# INFORMATION SUPPLIED:
=======
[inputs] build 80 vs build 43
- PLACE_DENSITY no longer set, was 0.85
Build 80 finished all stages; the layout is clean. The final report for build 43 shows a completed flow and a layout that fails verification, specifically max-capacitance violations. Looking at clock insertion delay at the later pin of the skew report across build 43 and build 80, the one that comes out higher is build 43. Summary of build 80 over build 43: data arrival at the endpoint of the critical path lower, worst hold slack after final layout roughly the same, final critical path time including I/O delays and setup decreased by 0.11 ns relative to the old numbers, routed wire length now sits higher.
=======
# WHAT THE TASK REQUIRES:
Transcribe all of the material above with complete accuracy.

# YOUR SOLUTION:
[inputs] build 80 vs build 43
- PLACE_DENSITY no longer set, was 0.85
Build 80 finished all stages; the layout is clean. The final report for build 43 shows a completed flow and a layout that fails verification, specifically max-capacitance violations. Looking at clock insertion delay at the later pin of the skew report across build 43 and build 80, the one that comes out higher is build 43. Summary of build 80 over build 43: data arrival at the endpoint of the critical path lower, worst hold slack after final layout roughly the same, final critical path time including I/O delays and setup decreased by 0.11 ns relative to the old numbers, routed wire length now sits higher.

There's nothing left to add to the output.